Sometimes, we can factor a polynomial containing four or more terms by factoring common monomials from groups of terms. This method is called factor by grouping.

The next example illustrates how this process works.

Example A

Factor 2x+2y+ax+ay .

Solution

There is no factor common to all the terms. However, the first two terms have a common factor of 2 and the last two terms have a common factor of a . Factor 2 from the first two terms and factor a from the last two terms:

2x + 2y + ax + ay = 2(x + y) + a(x + y)

Now we notice that the binomial (x + y) is common to both terms. We factor the common binomial and get:

(x + y)(2 + a)

Example B

Factor 3x^2+6x+4x+8 .

Solution

We factor 3x from the first two terms and factor 4 from the last two terms:

3x(x+2)+4(x+2)

Now factor (x+2) from both terms: (x+2)(3x+4) .

Now the polynomial is factored completely.

Factor Quadratic Trinomials Where a ≠ 1

Factoring by grouping is a very useful method for factoring quadratic trinomials of the form ax^2+bx+c , where a \neq 1 .

A quadratic like this doesn’t factor as (x \pm m)(x \pm n) , so it’s not as simple as looking for two numbers that multiply to c and add up to b . Instead, we also have to take into account the coefficient in the first term.

To factor a quadratic polynomial where a \neq 1 , we follow these steps:

  1. We find the product ac .
  2. We look for two numbers that multiply to ac and add up to b .
  3. We rewrite the middle term using the two numbers we just found.
  4. We factor the expression by grouping.

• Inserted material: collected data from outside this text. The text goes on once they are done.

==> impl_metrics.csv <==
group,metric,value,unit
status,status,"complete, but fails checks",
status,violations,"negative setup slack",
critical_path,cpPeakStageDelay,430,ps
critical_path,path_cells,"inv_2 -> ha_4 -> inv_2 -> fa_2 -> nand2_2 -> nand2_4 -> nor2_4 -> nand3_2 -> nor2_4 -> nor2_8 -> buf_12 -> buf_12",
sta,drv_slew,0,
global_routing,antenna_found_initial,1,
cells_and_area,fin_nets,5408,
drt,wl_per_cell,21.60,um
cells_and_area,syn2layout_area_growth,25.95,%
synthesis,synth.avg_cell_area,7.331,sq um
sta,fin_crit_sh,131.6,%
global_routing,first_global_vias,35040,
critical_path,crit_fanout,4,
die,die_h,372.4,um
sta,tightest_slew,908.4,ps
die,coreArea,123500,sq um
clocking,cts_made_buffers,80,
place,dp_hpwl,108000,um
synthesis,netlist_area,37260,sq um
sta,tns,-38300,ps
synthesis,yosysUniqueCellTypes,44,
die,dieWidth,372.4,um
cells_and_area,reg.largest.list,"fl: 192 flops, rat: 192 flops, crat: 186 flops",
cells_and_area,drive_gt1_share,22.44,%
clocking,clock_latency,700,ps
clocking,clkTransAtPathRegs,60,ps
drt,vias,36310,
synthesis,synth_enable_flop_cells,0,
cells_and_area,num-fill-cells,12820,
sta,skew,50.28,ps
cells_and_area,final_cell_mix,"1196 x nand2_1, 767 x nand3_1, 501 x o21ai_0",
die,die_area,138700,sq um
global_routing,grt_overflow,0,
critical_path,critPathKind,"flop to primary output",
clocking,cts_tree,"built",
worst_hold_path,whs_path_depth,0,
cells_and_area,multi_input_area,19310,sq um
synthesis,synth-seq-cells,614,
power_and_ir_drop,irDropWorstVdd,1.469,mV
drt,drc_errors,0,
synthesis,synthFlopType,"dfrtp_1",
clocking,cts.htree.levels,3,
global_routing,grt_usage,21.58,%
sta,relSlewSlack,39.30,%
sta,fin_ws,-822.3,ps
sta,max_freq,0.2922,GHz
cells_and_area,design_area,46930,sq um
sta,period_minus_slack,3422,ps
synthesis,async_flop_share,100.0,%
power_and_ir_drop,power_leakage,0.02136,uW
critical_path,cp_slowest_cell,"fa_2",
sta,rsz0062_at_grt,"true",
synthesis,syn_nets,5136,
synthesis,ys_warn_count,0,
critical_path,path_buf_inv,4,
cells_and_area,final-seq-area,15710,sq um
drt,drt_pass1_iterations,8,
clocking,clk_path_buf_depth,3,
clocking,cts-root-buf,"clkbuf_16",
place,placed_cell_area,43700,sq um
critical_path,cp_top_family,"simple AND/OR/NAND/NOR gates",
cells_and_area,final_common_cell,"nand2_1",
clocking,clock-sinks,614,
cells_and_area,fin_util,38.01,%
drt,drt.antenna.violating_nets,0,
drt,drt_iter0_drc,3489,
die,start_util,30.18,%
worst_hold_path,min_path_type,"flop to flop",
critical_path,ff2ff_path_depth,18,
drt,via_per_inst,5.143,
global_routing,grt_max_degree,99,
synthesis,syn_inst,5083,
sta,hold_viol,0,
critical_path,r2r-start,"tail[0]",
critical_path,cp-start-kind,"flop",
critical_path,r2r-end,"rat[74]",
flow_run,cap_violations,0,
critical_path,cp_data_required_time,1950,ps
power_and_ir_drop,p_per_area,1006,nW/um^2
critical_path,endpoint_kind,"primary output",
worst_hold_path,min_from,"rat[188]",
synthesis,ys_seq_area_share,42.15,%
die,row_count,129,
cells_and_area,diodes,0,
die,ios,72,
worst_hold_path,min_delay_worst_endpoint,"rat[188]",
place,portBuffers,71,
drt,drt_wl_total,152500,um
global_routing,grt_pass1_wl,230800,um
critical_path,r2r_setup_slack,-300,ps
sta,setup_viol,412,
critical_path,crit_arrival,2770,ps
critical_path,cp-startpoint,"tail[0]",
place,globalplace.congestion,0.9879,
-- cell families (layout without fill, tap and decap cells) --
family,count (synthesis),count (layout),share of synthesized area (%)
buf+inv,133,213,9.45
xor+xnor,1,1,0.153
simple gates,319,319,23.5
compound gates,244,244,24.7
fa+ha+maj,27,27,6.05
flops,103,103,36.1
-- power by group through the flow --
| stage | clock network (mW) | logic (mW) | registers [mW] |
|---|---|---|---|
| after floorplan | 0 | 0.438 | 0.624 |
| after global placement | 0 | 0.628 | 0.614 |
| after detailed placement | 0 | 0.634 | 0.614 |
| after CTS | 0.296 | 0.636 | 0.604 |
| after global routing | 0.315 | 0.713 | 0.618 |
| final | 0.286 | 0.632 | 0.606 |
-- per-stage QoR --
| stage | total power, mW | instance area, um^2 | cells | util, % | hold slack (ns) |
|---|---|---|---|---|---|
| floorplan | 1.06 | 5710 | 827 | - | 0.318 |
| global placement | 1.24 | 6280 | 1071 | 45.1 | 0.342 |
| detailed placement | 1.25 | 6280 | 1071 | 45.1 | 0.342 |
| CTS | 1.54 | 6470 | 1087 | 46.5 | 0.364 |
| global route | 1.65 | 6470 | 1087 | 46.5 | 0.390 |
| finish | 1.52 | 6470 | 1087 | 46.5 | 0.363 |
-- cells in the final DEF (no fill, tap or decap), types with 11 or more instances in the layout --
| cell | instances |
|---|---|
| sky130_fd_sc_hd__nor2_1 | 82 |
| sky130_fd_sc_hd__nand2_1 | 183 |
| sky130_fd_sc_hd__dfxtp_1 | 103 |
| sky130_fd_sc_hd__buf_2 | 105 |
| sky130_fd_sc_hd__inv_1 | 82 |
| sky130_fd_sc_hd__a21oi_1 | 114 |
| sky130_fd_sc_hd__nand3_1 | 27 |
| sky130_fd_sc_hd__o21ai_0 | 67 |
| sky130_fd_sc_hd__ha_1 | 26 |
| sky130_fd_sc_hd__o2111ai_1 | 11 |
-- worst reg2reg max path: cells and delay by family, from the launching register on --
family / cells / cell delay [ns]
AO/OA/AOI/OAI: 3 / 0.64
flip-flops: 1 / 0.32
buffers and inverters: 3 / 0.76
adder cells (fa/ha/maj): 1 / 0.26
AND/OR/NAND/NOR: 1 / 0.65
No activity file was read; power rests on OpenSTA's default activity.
===== config.mk =====
export PLATFORM = sky130hd
export DESIGN_NAME = axi_lite_mtimer
export DESIGN_NICKNAME = d
export VERILOG_FILES = /design/src/rtl/axi_lite_mtimer.sv
export SDC_FILE = /design/constraint.sdc
export NUM_CORES = 1
export LEC_CHECK = 0
export ABC_CLOCK_PERIOD_IN_PS = 3500
export CAP_MARGIN = 30
export CORE_ASPECT_RATIO = 1.1
export CORE_MARGIN = 2
export CORE_UTILIZATION = 45
export DETAILED_ROUTE_END_ITERATION = 10
export GPL_ROUTABILITY_DRIVEN = 0
export PLACE_DENSITY = 0.71
export SLEW_MARGIN = 30
export SYNTH_ARGS = -nofsm -noshare
export SYNTH_HDL_FRONTEND = slang
export SYNTH_SLANG_ARGS = --single-unit

===== constraint.sdc =====
create_clock -name s_axi_aclk -period 3.5 [get_ports s_axi_aclk]
set_clock_uncertainty 0.05 [all_clocks]
set_input_delay 0.525 -clock s_axi_aclk [delete_from_list [all_inputs] [get_ports s_axi_aclk]]
set_output_delay 0.525 -clock s_axi_aclk [all_outputs]
set_load 0.01 [all_outputs]
`src/rtl/pzcorebus_downsizer_request_arbiter.sv`:
```
// rtl/pzcorebus_downsizer_request_arbiter.sv - round-robin request arbiter with in-order response routing (optional status: PZCOREBUS_DOWNSIZER_ARBITER_STATUS_EN)
module pzcorebus_downsizer_request_arbiter #(
    parameter int REQUESTERS      = 4,
    parameter int MAX_OUTSTANDING = 8
) (
    input  logic                  i_clk,
    input  logic                  i_rst,
    input  logic [REQUESTERS-1:0] i_command_valid,
    output logic [REQUESTERS-1:0] o_command_ready,
    input  logic [REQUESTERS-1:0] i_command_non_posted,
    input  logic [REQUESTERS-1:0] i_command_with_data,
    input  logic [REQUESTERS-1:0] i_data_valid,
    output logic [REQUESTERS-1:0] o_data_ready,
    input  logic [REQUESTERS-1:0] i_data_last,
    output logic [REQUESTERS-1:0] o_command_select,
    output logic [REQUESTERS-1:0] o_data_select,
    output logic                  o_mcommand_valid,
    input  logic                  i_mcommand_ready,
    output logic                  o_mdata_valid,
    input  logic                  i_mdata_ready,
    input  logic                  i_mresponse_valid,
    output logic                  o_mresponse_ready,
    input  logic                  i_mresponse_last,
    output logic [REQUESTERS-1:0] o_response_valid,
    input  logic [REQUESTERS-1:0] i_response_ready,
    output logic [REQUESTERS-1:0] o_response_select,
    output logic                  o_busy
`ifdef PZCOREBUS_DOWNSIZER_ARBITER_STATUS_EN
    ,
    output logic [$clog2(MAX_OUTSTANDING+1)-1:0] o_outstanding,
    output logic                                 o_error
`endif
);
    localparam int GW = $clog2(REQUESTERS);
    localparam int PW = $clog2(MAX_OUTSTANDING);
    localparam int CW = $clog2(MAX_OUTSTANDING + 1);

    typedef enum logic [1:0] {
        IDLE,
        CMD,
        DATA
    } state_t;

    state_t          state;
    logic [GW-1:0]   grant;
    logic [GW-1:0]   rr_ptr;
    logic [REQUESTERS-1:0] grant_onehot;

    logic            arb_found;
    logic [GW-1:0]   arb_index;

    logic [GW-1:0]   fifo_mem [MAX_OUTSTANDING];
    logic [PW-1:0]   wr_ptr;
    logic [PW-1:0]   rd_ptr;
    logic [CW-1:0]   count;
    logic            fifo_empty;
    logic            fifo_full;
    logic [GW-1:0]   head;
    logic [REQUESTERS-1:0] head_onehot;

    logic            in_cmd;
    logic            in_data;
    logic            cmd_fire;
    logic            data_last_fire;
    logic            push;
    logic            pop;

    // Requester index offset from a base, wrapping at REQUESTERS (which need not be a power of 2).
    function automatic logic [GW-1:0] wrap_add(input logic [GW-1:0] base, input int unsigned offset);
        int unsigned sum;
        sum = 32'(base) + offset;
        if (sum >= 32'(REQUESTERS)) begin
            sum = sum - 32'(REQUESTERS);
        end
        return GW'(sum);
    endfunction

    // First valid requester at or above the round-robin pointer, with wrap.
    always_comb begin
        arb_found = 1'b0;
        arb_index = '0;
        for (int k = 0; k < REQUESTERS; k++) begin
            if (!arb_found && i_command_valid[wrap_add(rr_ptr, 32'(k))]) begin
                arb_found = 1'b1;
                arb_index = wrap_add(rr_ptr, 32'(k));
            end
        end
    end

    assign grant_onehot = REQUESTERS'(1) << grant;
    assign in_cmd       = (state == CMD);
    assign in_data      = (state == DATA);

    assign o_command_select = in_cmd ? grant_onehot : '0;
    assign o_mcommand_valid = in_cmd && i_command_valid[grant];
    assign o_command_ready  = (in_cmd && i_mcommand_ready) ? grant_onehot : '0;

    assign o_data_select = in_data ? grant_onehot : '0;
    assign o_mdata_valid = in_data && i_data_valid[grant];
    assign o_data_ready  = (in_data && i_mdata_ready) ? grant_onehot : '0;

    assign cmd_fire       = o_mcommand_valid && i_mcommand_ready;
    assign data_last_fire = o_mdata_valid && i_mdata_ready && i_data_last[grant];

    assign fifo_empty  = (count == '0);
    assign fifo_full   = (count == CW'(MAX_OUTSTANDING));
    assign head        = fifo_mem[rd_ptr];
    assign head_onehot = REQUESTERS'(1) << head;

    assign push = cmd_fire && i_command_non_posted[grant];
    assign pop  = !fifo_empty && i_mresponse_valid && i_response_ready[head] && i_mresponse_last;

    assign o_response_select = fifo_empty ? '0 : head_onehot;
    assign o_response_valid  = (!fifo_empty && i_mresponse_valid) ? head_onehot : '0;
    assign o_mresponse_ready = !fifo_empty && i_response_ready[head];

    assign o_busy = (state != IDLE) || !fifo_empty;

    // Command FSM: the grant is held from arbitration through the end of the write burst.
    always_ff @(posedge i_clk) begin
        if (i_rst) begin
            state  <= IDLE;
            grant  <= '0;
            rr_ptr <= '0;
        end else begin
            case (state)
                IDLE: begin
                    if (arb_found && !fifo_full) begin
                        grant <= arb_index;
                        state <= CMD;
                    end
                end
                CMD: begin
                    if (cmd_fire) begin
                        rr_ptr <= wrap_add(grant, 32'd1);
                        state  <= i_command_with_data[grant] ? DATA : IDLE;
                    end
                end
                DATA: begin
                    if (data_last_fire) begin
                        state <= IDLE;
                    end
                end
                default: state <= IDLE;
            endcase
        end
    end

    // Response-routing FIFO storage; contents are meaningless while count is 0.
    always_ff @(posedge i_clk) begin
        if (push) begin
            fifo_mem[wr_ptr] <= grant;
        end
    end

    // Response-routing FIFO pointers and occupancy; push and pop together keep the count.
    always_ff @(posedge i_clk) begin
        if (i_rst) begin
            wr_ptr <= '0;
            rd_ptr <= '0;
            count  <= '0;
        end else begin
            if (push) begin
                wr_ptr <= wr_ptr + PW'(1);
            end
            if (pop) begin
                rd_ptr <= rd_ptr + PW'(1);
            end
            case ({push, pop})
                2'b10:   count <= count + CW'(1);
                2'b01:   count <= count - CW'(1);
                default: count <= count;
            endcase
        end
    end

`ifdef PZCOREBUS_DOWNSIZER_ARBITER_STATUS_EN
    assign o_outstanding = count;

    // Sticky flag for a response arriving with nothing outstanding.
    always_ff @(posedge i_clk) begin
        if (i_rst) begin
            o_error <= 1'b0;
        end else if (i_mresponse_valid && fifo_empty) begin
            o_error <= 1'b1;
        end
    end
`endif

endmodule

```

Let’s apply this method to the following examples.

Example C

Factor the following quadratic trinomials by grouping.

a) 3x^2+8x+4

b) 6x^2-11x+4

Solution:

Let’s follow the steps outlined above:

a) 3x^2+8x+4

Step 1: ac = 3 \cdot 4 = 12

Step 2: The number 12 can be written as a product of two numbers in any of these ways:

12 &= 1 \cdot 12 && \text{and} && 1 + 12 = 13\\12 &= 2 \cdot 6	&& \text{and} && 2 + 6 = 8 \qquad This \ is \ the \ correct \ choice.\\12 &= 3 \cdot 4 && \text{and} && 3 + 4 = 7

Step 3: Re-write the middle term: 8x = 2x + 6x , so the problem becomes:

3x^2+8x+4=3x^2+2x+6x+4

Step 4: Factor an x from the first two terms and a 2 from the last two terms:

x(3x+2)+2(3x+2)

Now factor the common binomial (3x + 2) :

(3x+2)(x+2) \qquad This \ is \ the \ answer.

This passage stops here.